The vulnerabilities, collectively named “Claw Chain” by Cyera, allow attackers to gain an initial foothold, extract sensitive information, elevate privileges, and implant backdoors while blending in with normal agent activity.
Details of the Vulnerabilities
The newly disclosed flaws include:
- CVE-2026-44112 (CVSS: 9.6/6.3) – A time-of-check/time-of-use (TOCTOU) race condition in the OpenShell managed sandbox backend that enables attackers to bypass sandbox restrictions and redirect file writes outside the intended mount root.
- CVE-2026-44113 (CVSS: 7.7/6.3) – Another TOCTOU race condition vulnerability in OpenShell that can be exploited to read files outside the designated sandbox environment.
- CVE-2026-44115 (CVSS: 8.8) – An incomplete disallowed-input validation issue that lets attackers bypass allowlist protections by embedding shell expansion tokens within heredoc bodies, ultimately executing unauthorized commands at runtime.
- CVE-2026-44118 (CVSS: 7.8) – An improper access control flaw that allows non-owner loopback clients to impersonate legitimate owners, leading to elevated privileges and unauthorized control over gateway configurations, cron jobs, and execution environments.
According to researchers, successful exploitation of CVE-2026-44112 could allow threat actors to modify configurations, install backdoors, and maintain persistent access on compromised hosts. Meanwhile, CVE-2026-44113 could be abused to access system files, credentials, and other sensitive internal data.
How the “Claw Chain” Attack Works
Researchers explained that the full exploitation chain unfolds in four stages:
- A malicious plugin, prompt injection, or compromised external input achieves code execution within the OpenShell sandbox.
- Attackers exploit CVE-2026-44113 and CVE-2026-44115 to access credentials, secrets, and sensitive files.
- CVE-2026-44118 is leveraged to gain owner-level control of the agent runtime.
- Finally, attackers use CVE-2026-44112 to establish persistence by planting backdoors or modifying system configurations.
Root Cause of the Privilege Escalation Flaw
Researchers stated that the root cause behind CVE-2026-44118 lies in OpenClaw’s reliance on a client-controlled ownership flag named senderIsOwner. The application trusted this flag to determine whether a caller had permission to access owner-only tools, without properly validating it against the authenticated session.
In response, OpenClaw developers updated the MCP loopback runtime to issue separate bearer tokens for owner and non-owner users. The platform now derives ownership status directly from the authenticated token rather than trusting spoofable client headers.
Patches Released in OpenClaw 2026.4.22
Following responsible disclosure, all four vulnerabilities have been patched in OpenClaw version 2026.4.22.
Security researcher Vladimir Tokarev has been credited with discovering and reporting the issues.
Users and organizations running vulnerable versions of OpenClaw are strongly advised to upgrade immediately to reduce the risk of exploitation.
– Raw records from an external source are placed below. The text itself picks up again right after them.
<file path="config.mk">
export PLATFORM = sky130hd
export DESIGN_NAME = fproc_arbiter_flat
export DESIGN_NICKNAME = d
export VERILOG_FILES = /design/src/rtl/fproc_arbiter_if.sv /design/src/rtl/fproc_arbiter.sv /design/src/flat_wrapper.sv
export SDC_FILE = /design/constraint.sdc
export NUM_CORES = 1
export LEC_CHECK = 0
export ABC_AREA = 1
export BUFFER_PORTS_ARGS = -buffer_cell sky130_fd_sc_hd__buf_2
export CAP_MARGIN = 30
export CORE_MARGIN = 2
export CORE_UTILIZATION = 50
export CTS_BUF_LIST = sky130_fd_sc_hd__clkbuf_4 sky130_fd_sc_hd__clkbuf_8
export CTS_CLUSTER_DIAMETER = 50
export DETAILED_ROUTE_END_ITERATION = 16
export GPL_TIMING_DRIVEN = 1
export HOLD_SLACK_MARGIN = 0.05
export PLACE_DENSITY_LB_ADDON = 0.15
export SKIP_CTS_REPAIR_TIMING = 1
export SLEW_MARGIN = 20
export SYNTH_ARGS = -nofsm -noshare
export SYNTH_HDL_FRONTEND = slang
export SYNTH_SLANG_ARGS = --single-unit
</file>
<file path="constraint.sdc">
create_clock -name clk -period 5.9 [get_ports clk]
set_clock_uncertainty 0.05 [all_clocks]
set_input_delay 1.77 -clock clk [delete_from_list [all_inputs] [get_ports clk]]
set_output_delay 1.77 -clock clk [all_outputs]
set_load 0.1 [all_outputs]
</file>
### config.mk
export PLATFORM = sky130hd
export DESIGN_NAME = fx3_slave_fifo_rd_engine
export DESIGN_NICKNAME = d
export VERILOG_FILES = /design/src/rtl/fx3_slave_fifo_rd_engine.sv
export SDC_FILE = /design/constraint.sdc
export NUM_CORES = 1
export LEC_CHECK = 0
export ABC_AREA = 1
export CORE_ASPECT_RATIO = 1.4
export CORE_UTILIZATION = 52
export CTS_CLUSTER_SIZE = 24
export DETAILED_ROUTE_END_ITERATION = 10
export GPL_TIMING_DRIVEN = 0
export PLACE_DENSITY = 0.95
export SLEW_MARGIN = 20
export SYNTH_ARGS = -nofsm -noshare
export SYNTH_HDL_FRONTEND = slang
export SYNTH_SLANG_ARGS = --single-unit
### constraint.sdc
create_clock -name clk -period 4.4 [get_ports clk]
set_input_delay 1.1 -clock clk [delete_from_list [all_inputs] [get_ports clk]]
set_output_delay 1.1 -clock clk [all_outputs]
set_load 0.005 [all_outputs]
### src/rtl/fx3_slave_fifo_rd_engine.sv
// FX3 slave-FIFO read engine: sequences SLCS/SLOE/SLRD bursts from one socket and
// captures DQ after the read latency into a valid-qualified word stream.
module fx3_slave_fifo_rd_engine #(
   parameter int         DATA_W    = 32,
   parameter int         BURST_LEN = 256,
   parameter int         RD_LAT    = 2,
   parameter int         SETUP_CYC = 3,
   parameter int         OE_CYC    = 2,
   parameter logic [1:0] ADDR_RD   = 2'b11
) (
   input  logic              clk,
   input  logic              rst_n,
   input  logic              enable,
   input  logic              DATA_DIR,
   input  logic              FLAGA,
   input  logic              FLAGB,
   input  logic [DATA_W-1:0] DQ,
   input  logic              sink_afull,
   output logic              SLCS,
   output logic              SLOE,
   output logic              SLRD,
   output logic              SLWR,
   output logic [1:0]        A,
   output logic [DATA_W-1:0] m_data,
   output logic              m_valid,
   output logic              burst_done,
   output logic [12:0]       burst_words,
   output logic [31:0]       total_words,
   output logic [2:0]        state
);

   typedef enum logic [2:0] {
      S_IDLE  = 3'd0,
      S_ADDR  = 3'd1,
      S_WAIT  = 3'd2,
      S_OE    = 3'd3,
      S_READ  = 3'd4,
      S_DRAIN = 3'd5,
      S_DONE  = 3'd6
   } state_t;

   localparam logic [12:0] BURST_LEN_C = 13'(BURST_LEN);
   localparam logic [2:0]  SETUP_LAST  = 3'(SETUP_CYC - 1);
   localparam logic [2:0]  OE_LAST     = 3'(OE_CYC - 1);
   localparam logic [2:0]  DRAIN_LAST  = 3'(RD_LAT - 1);

   state_t              r_state, w_nextState;
   logic [2:0]          r_phaseCnt;
   logic [12:0]         r_issued;
   logic [12:0]         r_burstWords;
   logic                r_flagb;
   logic                r_slcs, r_sloe, r_slrd, r_done;
   logic [1:0]          r_a;
   logic [RD_LAT-1:0]   r_pipe;
   logic [DATA_W-1:0]   r_mData;
   logic                r_mValid;
   logic [31:0]         r_totalWords;
   logic                w_slcs, w_sloe, w_slrd, w_done, w_strobe;
   logic [1:0]          w_a;

   always_ff @(posedge clk or negedge rst_n) begin
      if (!rst_n) begin
         r_state      <= S_IDLE;
         r_phaseCnt   <= 3'd0;
         r_issued     <= 13'd0;
         r_burstWords <= 13'd0;
         r_flagb      <= 1'b1;
         r_slcs       <= 1'b1;
         r_sloe       <= 1'b1;
         r_slrd       <= 1'b1;
         r_done       <= 1'b0;
         r_a          <= ADDR_RD;
      end else begin
         r_state    <= w_nextState;
         r_phaseCnt <= (w_nextState == r_state) ? r_phaseCnt + 3'd1 : 3'd0;
         r_flagb    <= FLAGB;
         if (w_strobe) begin
            r_issued <= r_issued + 13'd1;
         end else if (w_nextState == S_DONE) begin
            r_burstWords <= r_issued;
            r_issued     <= 13'd0;
         end
         r_slcs <= w_slcs;
         r_sloe <= w_sloe;
         r_slrd <= w_slrd;
         r_done <= w_done;
         r_a    <= w_a;
      end
   end

   // r_issued already counts the strobe on the bus this cycle, so hitting BURST_LEN means the last one is out.
   always_comb begin
      w_nextState = r_state;
      case (r_state)
         S_IDLE:  if (!DATA_DIR && enable) w_nextState = S_ADDR;
         S_ADDR:  if (r_phaseCnt == SETUP_LAST) w_nextState = S_WAIT;
         S_WAIT:  if (FLAGA && !sink_afull) w_nextState = S_OE;
         S_OE:    if (r_phaseCnt == OE_LAST) w_nextState = S_READ;
         S_READ:  if ((r_issued == BURST_LEN_C) || !r_flagb) w_nextState = S_DRAIN;
         S_DRAIN: if (r_phaseCnt == DRAIN_LAST) w_nextState = S_DONE;
         S_DONE:  w_nextState = S_IDLE;
         default: w_nextState = S_IDLE;
      endcase
   end

   // Decoded from the next state so the registered strobes line up with the state they belong to.
   always_comb begin
      w_slcs   = 1'b1;
      w_sloe   = 1'b1;
      w_slrd   = 1'b1;
      w_done   = 1'b0;
      w_strobe = 1'b0;
      w_a      = ADDR_RD;
      case (w_nextState)
         S_IDLE:  if (DATA_DIR) w_a = 2'b00;
         S_ADDR,
         S_WAIT:  w_slcs = 1'b0;
         S_OE,
         S_DRAIN: begin
            w_slcs = 1'b0;
            w_sloe = 1'b0;
         end
         S_READ: begin
            w_slcs   = 1'b0;
            w_sloe   = 1'b0;
            w_strobe = r_flagb && (r_issued != BURST_LEN_C);
            w_slrd   = ~w_strobe;
         end
         S_DONE:  w_done = 1'b1;
         default: w_done = 1'b0;
      endcase
   end

   always_ff @(posedge clk or negedge rst_n) begin
      if (!rst_n) begin
         r_pipe       <= '0;
         r_mData      <= '0;
         r_mValid     <= 1'b0;
         r_totalWords <= 32'd0;
      end else begin
         r_pipe[0] <= w_strobe;
         for (int i = 1; i < RD_LAT; i++) begin
            r_pipe[i] <= r_pipe[i-1];
         end
         r_mValid <= r_pipe[RD_LAT-1];
         if (r_pipe[RD_LAT-1]) begin
            r_mData      <= DQ;
            r_totalWords <= r_totalWords + 32'd1;
         end
      end
   end

   assign SLCS        = r_slcs;
   assign SLOE        = r_sloe;
   assign SLRD        = r_slrd;
   assign SLWR        = 1'b1;
   assign A           = r_a;
   assign m_data      = r_mData;
   assign m_valid     = r_mValid;
   assign burst_done  = r_done;
   assign burst_words = r_burstWords;
   assign total_words = r_totalWords;
   assign state       = r_state;

endmodule

== After elaboration in Yosys (flattened, before gate mapping) ==
Index checks and enable logic that the tools add are counted.
Widths: inputs -> output; s select.
Word-level totals
  register bits: 106
  bits of input ports: 39
  output and inout bits: 88
  word-level logic and storage cells: 65
Operators by class
  add/subtract/negate cells: 3
  eq/ne operators: 16
  mux-type cells: 17
  bitwise gates (word level): 2
  reductions and logical operators: 13
Operators with widths (count)
  $add 32x1->32 const B: 1
  $mux 13: 2
  $mux 3: 7
  $pmux 3 s6: 1
  $eq 3x2->1 const B: 5
  $eq 3x3->1 const B: 5
  $add 13x1->13 const B: 1
  $eq 13x9->1 const B: 1
  $ne 13x9->1 const B: 1
  $eq 3x1->1 const B: 3
  $logic_not 3->1: 2
  $mux 1: 5
  $reduce_or 5->1: 1
  $mux 2: 2
  $add 3x1->3 const B: 1
  $eq 3x3->1: 1
  $logic_and 1x1->1: 3
  $logic_not 1->1: 3
  $reduce_or 3->1: 1
  $not 1->1: 2
  $reduce_and 2->1: 1
  $reduce_bool 2->1: 1
  $logic_or 1x1->1: 1

== Logic depth before layout (Yosys ltp) ==
Gate-level depths: netlist of run 1.
  depth in word-level cells: 8
  mapped depth: 13
  gate-level depth less buffers: 12

== Worst setup path before layout of run 1 ==
No wires, ideal clock.
  path type: input to register
  start point: in DATA_DIR
  end point: reg r_issued[8]
  setup time: 0.066 ns
  arrival: 1.863 ns
  data required time: 4.334 ns
  setup slack: 2.471 ns
  cell stages on the path: 10
  path buffers: 2
  cells stage by stage: inv_1 > nand4_1 > nand2_1 > nor2_1 > nand2_2 > inv_2 > buf_6 > buf_6 > nand4_1 > nand2_1
On the way
  word-level cells in the longest chain between the ends: 7
  elaborated cells on any way between the ends: 9
  those cells by class: 2 x eq/ne; 4 x mux; 3 x reduce/logical
Ends and longest elaborated chain
  start, declared: line 14  | input logic DATA_DIR,
  $logic_not 1->1 *: line 95  | S_IDLE: if (!DATA_DIR && enable) w_nextState = S_ADDR;
  $logic_and 1x1->1 *: line 95
  $mux 3 *: line 95
  $pmux 3 s6 *: line 94  | case (r_state)
  named net w_nextState[0]: line 47  | state_t r_state, w_nextState;
  $eq 3x3->1: line 114  | case (w_nextState)
  $mux 1: line 114
  $mux 13 / $reduce_bool 2->1 (equally long branches)
  end signal, assigned: line 78  | r_issued <= r_issued + 13'd1;
  end, declared: line 49  | logic [12:0] r_issued;
The timed path passes the listed nets; every way through them passes the cells marked *.
A chain may end at the register's enable or synchronous reset.

==> results of run 1 <==
[state kept, by name, summed over array words and instances (netlist names)]
register and flops:
m_valid 1, r_pipe 2, state 3, m_data 32, burst_done 1, burst_words 13
r_issued 13, A 1, SLOE 1, SLCS 1, r_flagb 1, r_phaseCnt 3
total_words 32, SLRD 1
[cell type report]
type                            count  area [sq um]  area share
Clock inverter                      4          28.8     0.00431
Sequential cell                   105          2630       0.394
Timing Repair Buffer              126          1280       0.192
Inverter                           53           199      0.0298
Tap cell                          107           134      0.0200
Buffer                             18           108      0.0161
Clock buffer                       12           246      0.0369
Multi-Input combinational cell    420          2050       0.307
[metrics by stage]
step | hold WS [ps] | worst slack [ps] | TNS, ps
CTS | 357 | 1840 | 0
global route | 363 | 1820 | 0
detailed placement | 341 | 1800 | 0
global placement | 332 | -1480 | -148930
finish | 354 | 1860 | 0
floorplan | 331 | 2470 | 0
[report_power, final]
group	total (mW)	switching (mW)	internal [mW]
Sequential	1.33	0.147	1.19
Clock	0.742	0.342	0.400
Combinational	1.07	0.520	0.554
Total	3.15	1.01	2.14
[worst paths after layout]
path	depth (start not counted)	endpoint	slack (ps)
min in group asynchronous	1	total_words[10]	700
max in group asynchronous	2	SLRD	3020
worst min-delay path	0	r_pipe[1]	350
worst min register to register	0	r_pipe[1]	350
worst max-delay path	2	A[1]	1860
worst max register to register	10	total_words[20]	2470
[cell usage in the layout (no fill, tap or decap), drive strengths merged]
cell           count
clkinvlp           2
clkinv             2
nor3              17
o21ai             15
inv               53
or2                1
nand4             19
nor3b              2
xor2              17
nand3             35
xnor2             10
nor2              44
a21oi              1
ha                 6
nand3b             8
o211ai             1
clkdlybuf4s50    124
clkbuf            22
dfrtp            100
nand2            242
conb               1
nor4               1
dfstp              5
buf               10
[cells by family (layout without fill, tap and decap cells)]
kind of cell | after synthesis | in the layout | share of synthesized area
buffers and inverters | 71 | 213 | 0.0614
XOR/XNOR | 27 | 27 | 0.0474
adder cells (fa/ha/maj) | 6 | 6 | 0.0150
flip-flops | 105 | 105 | 0.528
other | 1 | 1 | 0.000752
AO/OA/AOI/OAI | 17 | 17 | 0.0183
AND/OR/NAND/NOR | 369 | 369 | 0.329
[layer usage]
metal / GRT usage / vias up / routed length, um / share of wire
met3: 0.0568 / 62 / 753 / 0.061
met1: 0.295 / 2126 / 4600 / 0.37
met4: 0.153 / 0 / 580 / 0.047
met5: 0 / - / 0 / 0
met2: 0.472 / 198 / 6470 / 0.52
li1: - / 2133 / - / -
==> flow_metrics.env, run 1 <==
export IMPL_outcome="finished with violations"
export IMPL_violations="design-rule violations"
export IMPL_dieWidth_um=84.8
export IMPL_routed_wl_mm=12.4
export IMPL_netlist_area_leader_share=0.502
export IMPL_synth_most_common_cell="nand2_1"
export IMPL_synth_edf_count=0
export IMPL_cp_max_fo=2
export IMPL_clock_latency_ps=340
export IMPL_cpPeakStageDelay_ps=530
export IMPL_relSlewSlack=0.646
export IMPL_die_y_um=118
export IMPL_hp_class="flop to flop"
export IMPL_synth_seq_area_share=0.528
export IMPL_finish_utilization=0.727
export IMPL_drt_iter0_drc=296
export IMPL_antenna_found_initial=0
export IMPL_drt_first_pass_iters=9
export IMPL_synth_nets=641
export IMPL_grt_pass1_wl_mm=21.3
export IMPL_worstSetupStartpoint="A[0]"
export IMPL_setup_worst_path_class="flop to output pin"
export IMPL_final_nets=778
export IMPL_dieArea_sq_mm=0.0100
export IMPL_crit_chain="buf_4 > clkdlybuf4s50_1"
export IMPL_wire_per_inst_um=14.7
export IMPL_n_fill_cell=661
export IMPL_r2r_start="total_words[0]"
export IMPL_root_buffer="clkbuf_16"
export IMPL_hold_buffers=0
export IMPL_gr_usage_all_layers=0.268
export IMPL_cts_sinks=105
export IMPL_setup_viol=0
export IMPL_placed_cells=829
export IMPL_layoutNonFillerInstCount=845
export IMPL_timing_final_crit_share=0.578
export IMPL_vdd_drop_max_uv=369
export IMPL_p_per_area_mw_per_mm2=471
export IMPL_post_cts_resized=0
export IMPL_gp_congestion=1.00
export IMPL_drive_gt1_frac=0.0718
export IMPL_first_global_vias=4679
export IMPL_synthesis_area_sq_mm=0.00499
export IMPL_fp_row_count=41
export IMPL_end_kind="output pin"
export IMPL_antenna_cells=0
export IMPL_worstHoldStart="r_pipe[0]"
export IMPL_clk_pin_slew_ps=70
export IMPL_ys_top_cells_by_area="dfrtp_1 50%, nand2_1 18%, inv_1 3.8%"
export IMPL_start_kind="flop"
export IMPL_cp_arrival_ps=1440
export IMPL_final_hold_viol_count=0
export IMPL_via_per_inst=5.35
export IMPL_synth_top_area_cell="dfrtp_1"
export IMPL_final_antenna_net_count=0
export IMPL_cts_tree="built"
export IMPL_synth_main_ff_cell="dfrtp_1"
export IMPL_fmax_mhz=393
export IMPL_yosysWarnings=0
export IMPL_synth_cells=596
export IMPL_ys_ff_latch=105
export IMPL_worst_path_buf_inv=2
export IMPL_grt_overflow=0
export IMPL_area_growth_pct=33.9
export IMPL_core_sq_mm=0.00918
export IMPL_avgSynthCellArea_sq_um=8.37
export IMPL_async_flop_share=1.00
export IMPL_p_total_mw=3.15
export IMPL_h_tree_depth=3
export IMPL_critPathRequiredTime_ps=3300
export IMPL_cts_made_buffers=9
export IMPL_crit_family="buffers and inverters"
export IMPL_vias=4519
export IMPL_min_period_ps=2540
export IMPL_yosys_top_cells_count="235 x nand2_1, 100 x dfrtp_1, 50 x inv_1"
export IMPL_drc=10
export IMPL_dpl_cell_area_sq_mm=0.00640
export IMPL_num_io_pins=127
export IMPL_cts_setup_buffers=0
export IMPL_port_buffers=125
export IMPL_fin_skew_ps=7.68
export IMPL_cp_slowest_cell="dfstp_2"
export IMPL_ys_types=34
export IMPL_slew_violations=0
export IMPL_leakage_nw=3.16
export IMPL_clock_path_buffers=2
export IMPL_worst_pin_slew_ps=526
export IMPL_dp_hpwl_mm=9.42
export IMPL_rsz0062_at_grt="false"
export IMPL_design_area_sq_mm=0.00668
export IMPL_cap_violations=0
export IMPL_initial_core_util=0.543
export IMPL_grt_max_degree=54
Power figures use the tool's default switching activity.
==> inputs of run 2 (changes only) <==
Settings changed: CORE_UTILIZATION 52 to 49, PLACE_DENSITY 0.95 to 0.91.
Clock period 4.4 ns to 2.4 ns, I/O delays scaled along.
==> flow_metrics.env, run 2 (same netlist as run 1, synthesis figures left out) <==
export IMPL_outcome="completed"
export IMPL_fin_ws_ps=349
export IMPL_cts_tree="built"
export IMPL_worst_pin_slew_ps=574
export IMPL_cap_violations=0
export IMPL_setup_worst_path_class="flop to output pin"
export IMPL_cts_made_buffers=9
export IMPL_h_tree_depth=3
export IMPL_die_y_um=121
export IMPL_cp_max_fo=2
export IMPL_drc=0
export IMPL_routed_wl_mm=12.8
export IMPL_dp_slack_ps=288
export IMPL_drt_first_pass_iters=5
export IMPL_vdd_drop_max_uv=763
export IMPL_num_io_pins=127
export IMPL_clock_latency_ps=340
export IMPL_clk_pin_slew_ps=70
export IMPL_initial_core_util=0.504
export IMPL_final_cell_mix="235 x nand2_1, 124 x clkdlybuf4s50_1, 100 x dfrtp_1"
export IMPL_core_sq_mm=0.00990
export IMPL_clock_path_buffers=2
export IMPL_final_hold_viol_count=0
export IMPL_cp_slowest_cell="dfstp_2"
export IMPL_fp_row_count=43
export IMPL_fin_skew_ps=8.99
export IMPL_relSlewSlack=0.617
export IMPL_via_per_inst=5.17
export IMPL_antenna_cells=0
export IMPL_cp_arrival_ps=1450
export IMPL_crit_chain="buf_4 > clkdlybuf4s50_1"
export IMPL_grt_pass1_wl_mm=20.7
export IMPL_crit_family="buffers and inverters"
export IMPL_start_kind="flop"
export IMPL_dieArea_sq_mm=0.0106
export IMPL_vias=4509
export IMPL_p_total_mw=6.01
export IMPL_fmax_mhz=488
export IMPL_dp_hpwl_mm=9.55
export IMPL_hold_buffers=0
export IMPL_drive_gt1_frac=0.0733
export IMPL_final_nets=778
export IMPL_drt_iter0_drc=203
export IMPL_final_antenna_net_count=0
export IMPL_setup_tns_ps=0
export IMPL_leakage_nw=3.18
export IMPL_hp_class="primary input to asynchronous set/reset pin"
export IMPL_worst_path_buf_inv=2
export IMPL_gp_congestion=0.925
export IMPL_antenna_found_initial=0
export IMPL_timing_final_crit_share=0.855
export IMPL_final_common_cell="nand2_1"
export IMPL_dieWidth_um=87.3
export IMPL_first_global_vias=4446
export IMPL_rsz0062_at_grt="false"
export IMPL_cts_sinks=105
export IMPL_root_buffer="clkbuf_16"
export IMPL_grt_max_degree=61
export IMPL_post_cts_resized=0
export IMPL_gr_usage_all_layers=0.253
export IMPL_wire_per_inst_um=14.7
export IMPL_whs_ps=200
export IMPL_grt_overflow=0
export IMPL_p_per_area_mw_per_mm2=890
export IMPL_cts_setup_buffers=0
export IMPL_port_buffers=125
export IMPL_end_kind="output pin"
export IMPL_min_period_ps=2050
export IMPL_critPathRequiredTime_ps=1800
export IMPL_setup_viol=0
export IMPL_cpPeakStageDelay_ps=530
export IMPL_area_growth_pct=35.2
export IMPL_slew_violations=0
export IMPL_finish_utilization=0.682
run 2: metrics by stage:
| stage | std cells | instance area, sq um |
|---|---|---|
| floorplan | 596 | 4990 |
| global placement | 856 | 6410 |
| detailed placement | 857 | 6440 |
| CTS | 872 | 6750 |
| global route | 872 | 6750 |
| finish | 872 | 6750 |
run 2: final cells by class:
cell class	instances	area [sq um]
Clock inverter	6	83.8
Buffer	18	108
Fill cell	821	3150
Inverter	53	199
Sequential cell	105	2630
Timing Repair Buffer	126	1280
Clock buffer	9	225
Tap cell	135	169
Multi-Input combinational cell	420	2050
run 2: metal layers:
metal | GRT usage | up-vias | wire [um]
met5 | 0 | - | 0
met4 | 0.130 | 0 | 456
met3 | 0.0483 | 46 | 739
met2 | 0.446 | 188 | 6830
met1 | 0.287 | 2144 | 4800
li1 | - | 2131 | -
run 2: path summary, 6_finish.rpt:
path | startpoint | endpoint | cells after the start | slack (ps)
max reg2reg | r_issued[0] | r_issued[6] | 13 | 470
min | rst_n | total_words[11] | 1 | 200
max | A[0] | A[1] | 2 | 350
min in group clk | r_pipe[0] | r_pipe[1] | 0 | 350
max in group asynchronous | rst_n | total_words[22] | 2 | 1560
min reg2reg | r_pipe[0] | r_pipe[1] | 0 | 350
run 2: power breakdown:
part	internal [mW]	total [mW]	leakage (nW)	switching [mW]
Sequential	2.17	2.46	1.35	0.282
Clock	0.905	1.54	0.155	0.639
Combinational	1.02	2.01	1.68	0.992
==> inputs of run 3 (changes only) <==
Settings changed: TNS_END_PERCENT set to 10.
==> results of run 3 <==
No change in the layout: final DEF, timing and power equal those of run 2.
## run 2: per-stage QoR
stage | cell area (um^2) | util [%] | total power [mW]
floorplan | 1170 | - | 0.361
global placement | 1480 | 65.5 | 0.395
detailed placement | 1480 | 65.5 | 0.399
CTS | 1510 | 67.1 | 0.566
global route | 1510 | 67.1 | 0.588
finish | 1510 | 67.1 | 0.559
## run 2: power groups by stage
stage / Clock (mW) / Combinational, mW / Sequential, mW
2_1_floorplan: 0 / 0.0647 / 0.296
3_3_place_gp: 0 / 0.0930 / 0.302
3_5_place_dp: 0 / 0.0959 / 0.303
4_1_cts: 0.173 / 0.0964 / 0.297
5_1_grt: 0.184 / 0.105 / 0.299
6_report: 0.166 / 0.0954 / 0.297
Why the Attack Is Difficult to Detect
Cyera warned that the attack chain is especially dangerous because attackers effectively weaponize the AI agent’s own privileges.
“By weaponizing the agent’s own privileges, an adversary moves through data access, privilege escalation, and persistence — using the agent as their hands inside the environment,” the company said.
Because each action appears to be legitimate agent behavior, traditional security controls may struggle to detect malicious activity, potentially increasing the blast radius of an attack.